78) Corporal Frank Buckles

Frank in uniform from World War I and later in life

78) Corporal Frank Buckles

Last Surviving American Veteran of World War I

Born: 1 February 1901, Bethany, Missouri, United States of America

Died: 27 February 2011, Charles Town, West Virginia, United States of America

US Army Ambulance and Motorcycle driver near the European Front Lines (but never actually seeing combat).

Frank enlisted at the age of sixteen in 1917 (he lied to the first recruiter [US Marine Corps] and said he was eighteen—that recruiter said you had to be twenty-one. Frank went to the next recruiter [US Navy] who said he couldn’t enlist because he had flat feet [he didn’t], finally the US Army enlisted him). After the fighting officially ended, Frank worked as an escort for German prisoners—helping shuttle 650 back to Germany. He was honorably discharged in 1920.

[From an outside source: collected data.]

File: src/rtl/bcd_scan_display.sv
// Binary to multiplexed seven-segment display driver.
// A load captures a binary value, which a double-dabble engine turns into BCD
// at one bit per cycle while busy is high. The finished result goes into a
// display register in a single update. A scanner then shows that register one
// digit per REFRESH_DIV cycles on a common-anode display.
// Ports:
//   clk   : system clock, rising edge
//   reset : synchronous, active high
//   bus   : slave side of bcd_scan_display_if (value/load in; busy/seg/an/dp out)
module bcd_scan_display #(
  parameter int WIDTH       = 14,
  parameter int DIGITS      = 4,
  parameter int REFRESH_DIV = 100000,
  parameter int BLANK_LZ    = 1
) (
  input logic               clk,
  input logic               reset,
  bcd_scan_display_if.slave bus
);
  localparam int          BCD_W = 4 * DIGITS;
  localparam int          CNT_W = $clog2(WIDTH + 1);
  localparam int          IDX_W = (DIGITS > 1) ? $clog2(DIGITS) : 1;
  localparam int          PRE_W = $clog2(REFRESH_DIV);
  localparam int unsigned LIMIT = 10 ** DIGITS;

  localparam logic [6:0] SEG_BLANK = 7'b1111111;
  localparam logic [6:0] SEG_DASH  = 7'b0111111;

  typedef enum logic {IDLE, SHIFT} state_t;

  function automatic logic [6:0] seg7(input logic [3:0] n);
    case (n)
      4'd0:    seg7 = 7'b1000000;
      4'd1:    seg7 = 7'b1111001;
      4'd2:    seg7 = 7'b0100100;
      4'd3:    seg7 = 7'b0110000;
      4'd4:    seg7 = 7'b0011001;
      4'd5:    seg7 = 7'b0010010;
      4'd6:    seg7 = 7'b0000010;
      4'd7:    seg7 = 7'b1111000;
      4'd8:    seg7 = 7'b0000000;
      4'd9:    seg7 = 7'b0010000;
      default: seg7 = SEG_BLANK;
    endcase
  endfunction

  // ---------------- converter FSM ----------------
  state_t           state, state_nx;
  logic             capture, step, done, busy, last_iter;
  logic [CNT_W-1:0] cnt;

  assign last_iter = (cnt == CNT_W'(WIDTH - 1));

  always_ff @(posedge clk) begin
    if (reset) state <= IDLE;
    else       state <= state_nx;
  end

  always_comb begin
    state_nx = state;
    case (state)
      IDLE:    if (bus.load) state_nx = SHIFT;
      SHIFT:   if (last_iter) state_nx = IDLE;
      default: state_nx = IDLE;
    endcase
  end

  always_comb begin
    capture = 1'b0;
    step    = 1'b0;
    done    = 1'b0;
    busy    = 1'b0;
    case (state)
      IDLE:    capture = bus.load;
      SHIFT: begin
        busy = 1'b1;
        step = 1'b1;
        done = last_iter;
      end
      default: ;
    endcase
  end

  // ---------------- double-dabble datapath ----------------
  logic [WIDTH-1:0]       bin_sr;
  logic [DIGITS-1:0][3:0] bcd, bcd_adj, disp;
  logic [BCD_W-1:0]       bcd_flat, bcd_sh;
  logic                   ovf, disp_ovf;

  for (genvar d = 0; d < DIGITS; d++) begin : g_adj
    assign bcd_adj[d] = (bcd[d] >= 4'd5) ? bcd[d] + 4'd3 : bcd[d];
  end

  assign bcd_flat = bcd_adj;
  assign bcd_sh   = {bcd_flat[BCD_W-2:0], bin_sr[WIDTH-1]};

  always_ff @(posedge clk) begin
    if (reset) begin
      bin_sr   <= '0;
      bcd      <= '0;
      cnt      <= '0;
      ovf      <= 1'b0;
      disp     <= '0;
      disp_ovf <= 1'b0;
    end else if (capture) begin
      bin_sr <= bus.value;
      bcd    <= '0;
      cnt    <= '0;
      ovf    <= (32'(bus.value) >= LIMIT);
    end else if (step) begin
      bin_sr <= bin_sr << 1;
      bcd    <= bcd_sh;
      cnt    <= cnt + CNT_W'(1);
      // Result and its overflow flag reach the display together so the
      // scanner never sees a half-finished conversion.
      if (done) begin
        disp     <= bcd_sh;
        disp_ovf <= ovf;
      end
    end
  end

  // ---------------- digit decode with leading-zero blanking ----------------
  logic [DIGITS-1:0]      hi_zero;  // digit d and everything above it are zero
  logic [DIGITS-1:0][6:0] seg_dig;
  logic                   run;

  always_comb begin
    hi_zero = '0;
    run     = 1'b1;
    for (int d = DIGITS - 1; d >= 0; d--) begin
      run        = run & (disp[d] == 4'd0);
      hi_zero[d] = run;
    end
  end

  for (genvar d = 0; d < DIGITS; d++) begin : g_dec
    logic blank;
    assign blank      = (BLANK_LZ != 0) && (d != 0) && hi_zero[d];
    assign seg_dig[d] = disp_ovf ? SEG_DASH :
                        blank    ? SEG_BLANK : seg7(disp[d]);
  end

  // ---------------- scanner ----------------
  logic [PRE_W-1:0]  presc;
  logic [IDX_W-1:0]  idx;
  logic              wrap, slot_adv;
  logic [6:0]        seg_r;
  logic [DIGITS-1:0] an_r;

  assign wrap = (presc == PRE_W'(REFRESH_DIV - 1));

  always_ff @(posedge clk) begin
    if (reset) begin
      presc    <= '0;
      idx      <= '0;
      slot_adv <= 1'b0;
    end else begin
      presc    <= wrap ? '0 : presc + PRE_W'(1);
      slot_adv <= wrap;
      if (wrap) idx <= (idx == IDX_W'(DIGITS - 1)) ? '0 : idx + IDX_W'(1);
    end
  end

  // Outputs reload only on the cycle after the index moves, so seg and an
  // always switch together at slot boundaries.
  always_ff @(posedge clk) begin
    if (reset) begin
      seg_r <= 7'b1000000;
      an_r  <= ~DIGITS'(1);
    end else if (slot_adv) begin
      seg_r <= seg_dig[idx];
      an_r  <= ~(DIGITS'(1) << idx);
    end
  end

  assign bus.busy = busy;
  assign bus.seg  = seg_r;
  assign bus.an   = an_r;
  assign bus.dp   = 1'b1;
endmodule
File: src/flat_wrapper.sv
// flat-port wrapper written by rule: the top's interface ports become plain ports
module bcd_scan_display_flat 
#(
  parameter int WIDTH       = 14,
  parameter int DIGITS      = 4,
  parameter int REFRESH_DIV = 100000,
  parameter int BLANK_LZ    = 1
)
  (clk, reset, bus_value, bus_load, bus_busy, bus_seg, bus_an, bus_dp);
  bcd_scan_display_if #(.WIDTH(WIDTH), .DIGITS(DIGITS)) bus_i ();
  input logic clk;
  input logic reset;
  input wire logic [$bits(bus_i.value)-1:0] bus_value;
  input wire logic [$bits(bus_i.load)-1:0] bus_load;
  output wire logic [$bits(bus_i.busy)-1:0] bus_busy;
  output wire logic [$bits(bus_i.seg)-1:0] bus_seg;
  output wire logic [$bits(bus_i.an)-1:0] bus_an;
  output wire logic [$bits(bus_i.dp)-1:0] bus_dp;
  assign bus_i.value = bus_value;
  assign bus_i.load = bus_load;
  assign bus_busy = bus_i.busy;
  assign bus_seg = bus_i.seg;
  assign bus_an = bus_i.an;
  assign bus_dp = bus_i.dp;
  bcd_scan_display #(.WIDTH(WIDTH), .DIGITS(DIGITS), .REFRESH_DIV(REFRESH_DIV), .BLANK_LZ(BLANK_LZ)) u_core (.clk(clk), .reset(reset), .bus(bus_i));
endmodule
File: config.mk
export PLATFORM = sky130hd
export DESIGN_NAME = bcd_scan_display_flat
export DESIGN_NICKNAME = d
export VERILOG_FILES = /design/src/rtl/bcd_scan_display_if.sv /design/src/rtl/bcd_scan_display.sv /design/src/flat_wrapper.sv
export SDC_FILE = /design/constraint.sdc
export NUM_CORES = 1
export LEC_CHECK = 0
export ABC_CLOCK_PERIOD_IN_PS = 3900
export BUFFER_PORTS_ARGS = -buffer_cell sky130_fd_sc_hd__clkbuf_2
export CAP_MARGIN = 20
export CORE_MARGIN = 3
export CORE_UTILIZATION = 45
export CTS_BUF_LIST = sky130_fd_sc_hd__clkbuf_4 sky130_fd_sc_hd__clkbuf_8
export DETAILED_ROUTE_END_ITERATION = 10
export MAX_ROUTING_LAYER = met4
export SLEW_MARGIN = 20
export SYNTH_ARGS = -nofsm -noshare
export SYNTH_HDL_FRONTEND = slang
export SYNTH_SLANG_ARGS = --single-unit
export TNS_END_PERCENT = 100
File: constraint.sdc
create_clock -name clk -period 3.9 [get_ports clk]
set_clock_uncertainty 0.2 [all_clocks]
set_input_delay 0.39 -clock clk [delete_from_list [all_inputs] [get_ports clk]]
set_output_delay 0.39 -clock clk [all_outputs]
set_load 0.005 [all_outputs]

When World War II struck, Frank was working for a shipping company in the Philippines. He was taken captive by the Japanese and held for three years, finally being released in 1945. He reportedly said he stopped looking at scales after his weight dropped to below 100 pounds. Because of his confinement, he developed beriberi, which is caused by malnutrition, and the disease had lasting effects on him.

After World War II, Frank became a farmer in West Virginia, and was very active in Veterans Affairs. He also married and became a father.

He was the recipient of the World War I Victory medal, the Occupation of Germany Medal, and the French Legion of Honor.

Frank was buried in Arlington National Cemetery after a special dispensation was granted to him (non-combat duty veterans are not normally granted permission to be buried there).